§ **WORK INSTRUCTION**
Output the data below line for line, exactly, up to and including the line where "worst_ep_required_time_ns 11.40 \" appears.

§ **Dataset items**
# # #

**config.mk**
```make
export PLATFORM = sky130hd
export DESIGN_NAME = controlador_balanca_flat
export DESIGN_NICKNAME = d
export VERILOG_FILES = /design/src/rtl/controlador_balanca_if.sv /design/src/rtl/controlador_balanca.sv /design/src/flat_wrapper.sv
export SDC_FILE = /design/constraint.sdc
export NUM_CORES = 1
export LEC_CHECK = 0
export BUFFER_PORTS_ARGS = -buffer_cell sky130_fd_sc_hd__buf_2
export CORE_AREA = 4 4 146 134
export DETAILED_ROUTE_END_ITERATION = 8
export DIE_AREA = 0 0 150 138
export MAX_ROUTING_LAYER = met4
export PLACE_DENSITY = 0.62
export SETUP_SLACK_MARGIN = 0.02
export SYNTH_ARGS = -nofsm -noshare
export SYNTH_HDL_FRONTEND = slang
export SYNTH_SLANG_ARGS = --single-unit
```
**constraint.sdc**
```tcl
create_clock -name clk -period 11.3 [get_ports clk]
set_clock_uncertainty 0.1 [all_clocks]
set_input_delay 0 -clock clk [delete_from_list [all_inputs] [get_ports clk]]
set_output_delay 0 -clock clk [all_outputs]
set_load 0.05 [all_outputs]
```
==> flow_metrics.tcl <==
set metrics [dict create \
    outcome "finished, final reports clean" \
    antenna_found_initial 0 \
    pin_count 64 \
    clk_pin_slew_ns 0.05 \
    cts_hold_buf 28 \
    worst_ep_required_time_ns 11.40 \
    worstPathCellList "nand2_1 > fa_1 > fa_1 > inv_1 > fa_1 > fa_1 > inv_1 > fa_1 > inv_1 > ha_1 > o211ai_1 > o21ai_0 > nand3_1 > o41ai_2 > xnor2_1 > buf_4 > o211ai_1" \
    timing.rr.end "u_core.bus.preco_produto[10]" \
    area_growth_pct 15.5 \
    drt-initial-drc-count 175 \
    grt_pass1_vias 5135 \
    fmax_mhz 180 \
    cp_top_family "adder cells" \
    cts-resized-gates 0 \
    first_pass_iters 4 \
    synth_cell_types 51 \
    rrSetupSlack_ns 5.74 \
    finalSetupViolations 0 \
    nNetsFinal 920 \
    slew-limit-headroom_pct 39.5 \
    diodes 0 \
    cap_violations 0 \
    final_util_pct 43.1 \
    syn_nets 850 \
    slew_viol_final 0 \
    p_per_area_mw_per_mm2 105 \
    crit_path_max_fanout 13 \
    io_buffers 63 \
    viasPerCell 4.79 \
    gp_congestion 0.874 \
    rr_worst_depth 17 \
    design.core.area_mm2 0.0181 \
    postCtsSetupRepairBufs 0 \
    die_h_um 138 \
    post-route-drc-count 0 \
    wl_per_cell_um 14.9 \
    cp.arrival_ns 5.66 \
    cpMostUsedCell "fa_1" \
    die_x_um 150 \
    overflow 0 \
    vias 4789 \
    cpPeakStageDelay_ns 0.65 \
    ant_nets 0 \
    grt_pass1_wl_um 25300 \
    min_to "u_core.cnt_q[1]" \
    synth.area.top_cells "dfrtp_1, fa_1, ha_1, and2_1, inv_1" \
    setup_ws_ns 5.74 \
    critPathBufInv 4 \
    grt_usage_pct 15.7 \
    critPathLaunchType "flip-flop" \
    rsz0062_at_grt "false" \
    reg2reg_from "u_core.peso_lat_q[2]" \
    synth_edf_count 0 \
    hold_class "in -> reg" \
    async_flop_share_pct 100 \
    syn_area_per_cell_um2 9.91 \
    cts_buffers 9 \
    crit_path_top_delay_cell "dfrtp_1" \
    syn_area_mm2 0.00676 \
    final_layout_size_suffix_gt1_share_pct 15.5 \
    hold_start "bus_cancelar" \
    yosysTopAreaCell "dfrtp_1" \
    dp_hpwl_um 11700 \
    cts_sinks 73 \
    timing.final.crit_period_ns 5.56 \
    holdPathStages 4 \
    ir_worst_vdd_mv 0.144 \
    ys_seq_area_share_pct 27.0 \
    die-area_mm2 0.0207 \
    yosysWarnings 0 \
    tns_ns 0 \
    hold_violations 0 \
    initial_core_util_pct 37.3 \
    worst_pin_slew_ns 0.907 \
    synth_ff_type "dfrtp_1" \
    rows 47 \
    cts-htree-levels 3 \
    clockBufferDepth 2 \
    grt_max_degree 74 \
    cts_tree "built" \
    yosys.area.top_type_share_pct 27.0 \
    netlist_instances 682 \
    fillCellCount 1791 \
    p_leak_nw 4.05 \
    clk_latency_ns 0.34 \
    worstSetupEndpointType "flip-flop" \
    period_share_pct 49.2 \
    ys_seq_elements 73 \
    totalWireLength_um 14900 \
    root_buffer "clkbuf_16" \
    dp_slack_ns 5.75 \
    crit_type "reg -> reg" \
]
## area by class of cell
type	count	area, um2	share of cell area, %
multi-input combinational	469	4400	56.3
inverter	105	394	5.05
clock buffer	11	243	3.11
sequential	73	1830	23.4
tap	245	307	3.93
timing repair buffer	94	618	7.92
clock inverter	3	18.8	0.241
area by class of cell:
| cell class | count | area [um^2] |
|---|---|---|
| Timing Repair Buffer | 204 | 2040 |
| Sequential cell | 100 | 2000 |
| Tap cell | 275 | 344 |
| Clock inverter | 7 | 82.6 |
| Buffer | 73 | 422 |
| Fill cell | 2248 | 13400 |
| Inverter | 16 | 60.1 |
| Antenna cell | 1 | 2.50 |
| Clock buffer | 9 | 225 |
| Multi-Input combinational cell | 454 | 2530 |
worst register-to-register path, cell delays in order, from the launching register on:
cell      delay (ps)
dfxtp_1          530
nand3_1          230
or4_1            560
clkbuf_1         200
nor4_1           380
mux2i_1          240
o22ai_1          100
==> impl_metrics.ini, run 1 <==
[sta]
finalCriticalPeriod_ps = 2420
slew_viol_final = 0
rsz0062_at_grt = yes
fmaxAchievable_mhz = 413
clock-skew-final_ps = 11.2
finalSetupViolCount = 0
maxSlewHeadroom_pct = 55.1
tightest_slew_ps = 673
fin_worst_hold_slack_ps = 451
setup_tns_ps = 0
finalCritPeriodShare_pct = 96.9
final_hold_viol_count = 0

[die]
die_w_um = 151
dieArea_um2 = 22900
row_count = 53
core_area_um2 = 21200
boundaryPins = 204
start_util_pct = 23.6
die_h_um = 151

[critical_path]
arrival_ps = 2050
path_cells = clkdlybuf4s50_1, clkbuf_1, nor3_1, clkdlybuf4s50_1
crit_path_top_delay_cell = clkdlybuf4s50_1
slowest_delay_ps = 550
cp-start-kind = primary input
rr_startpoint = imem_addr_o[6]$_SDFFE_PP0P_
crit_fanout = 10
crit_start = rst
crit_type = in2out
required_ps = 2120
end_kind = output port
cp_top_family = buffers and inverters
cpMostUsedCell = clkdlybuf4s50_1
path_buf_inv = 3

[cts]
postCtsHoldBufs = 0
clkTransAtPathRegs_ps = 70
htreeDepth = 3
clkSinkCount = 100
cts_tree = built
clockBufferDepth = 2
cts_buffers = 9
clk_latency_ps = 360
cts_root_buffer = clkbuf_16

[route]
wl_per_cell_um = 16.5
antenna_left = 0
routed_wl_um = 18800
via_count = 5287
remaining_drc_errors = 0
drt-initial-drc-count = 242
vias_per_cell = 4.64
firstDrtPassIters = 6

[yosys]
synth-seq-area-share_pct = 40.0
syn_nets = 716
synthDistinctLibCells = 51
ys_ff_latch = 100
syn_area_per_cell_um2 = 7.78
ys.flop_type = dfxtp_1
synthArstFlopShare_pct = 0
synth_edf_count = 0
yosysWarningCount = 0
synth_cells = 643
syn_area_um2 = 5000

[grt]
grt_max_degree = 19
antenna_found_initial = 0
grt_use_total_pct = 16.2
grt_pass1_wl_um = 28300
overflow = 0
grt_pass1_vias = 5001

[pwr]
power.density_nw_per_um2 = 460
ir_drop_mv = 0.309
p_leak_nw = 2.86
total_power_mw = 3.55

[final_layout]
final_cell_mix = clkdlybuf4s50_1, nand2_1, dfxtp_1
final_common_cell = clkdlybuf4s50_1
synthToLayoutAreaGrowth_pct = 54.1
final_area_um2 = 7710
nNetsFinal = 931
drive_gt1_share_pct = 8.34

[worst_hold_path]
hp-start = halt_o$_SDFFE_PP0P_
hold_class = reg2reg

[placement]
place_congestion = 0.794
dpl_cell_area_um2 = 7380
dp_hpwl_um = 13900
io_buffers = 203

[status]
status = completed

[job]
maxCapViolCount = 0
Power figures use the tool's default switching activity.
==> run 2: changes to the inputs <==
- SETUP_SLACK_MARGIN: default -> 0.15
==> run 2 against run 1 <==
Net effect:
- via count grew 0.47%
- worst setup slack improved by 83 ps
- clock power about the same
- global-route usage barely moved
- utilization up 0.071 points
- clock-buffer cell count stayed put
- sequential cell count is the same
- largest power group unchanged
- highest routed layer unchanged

# # #

§ **SOLUTION FOR THIS PROBLEM**
**config.mk**
```make
export PLATFORM = sky130hd
export DESIGN_NAME = controlador_balanca_flat
export DESIGN_NICKNAME = d
export VERILOG_FILES = /design/src/rtl/controlador_balanca_if.sv /design/src/rtl/controlador_balanca.sv /design/src/flat_wrapper.sv
export SDC_FILE = /design/constraint.sdc
export NUM_CORES = 1
export LEC_CHECK = 0
export BUFFER_PORTS_ARGS = -buffer_cell sky130_fd_sc_hd__buf_2
export CORE_AREA = 4 4 146 134
export DETAILED_ROUTE_END_ITERATION = 8
export DIE_AREA = 0 0 150 138
export MAX_ROUTING_LAYER = met4
export PLACE_DENSITY = 0.62
export SETUP_SLACK_MARGIN = 0.02
export SYNTH_ARGS = -nofsm -noshare
export SYNTH_HDL_FRONTEND = slang
export SYNTH_SLANG_ARGS = --single-unit
```
**constraint.sdc**
```tcl
create_clock -name clk -period 11.3 [get_ports clk]
set_clock_uncertainty 0.1 [all_clocks]
set_input_delay 0 -clock clk [delete_from_list [all_inputs] [get_ports clk]]
set_output_delay 0 -clock clk [all_outputs]
set_load 0.05 [all_outputs]
```
==> flow_metrics.tcl <==
set metrics [dict create \
    outcome "finished, final reports clean" \
    antenna_found_initial 0 \
    pin_count 64 \
    clk_pin_slew_ns 0.05 \
    cts_hold_buf 28 \
    worst_ep_required_time_ns 11.40 \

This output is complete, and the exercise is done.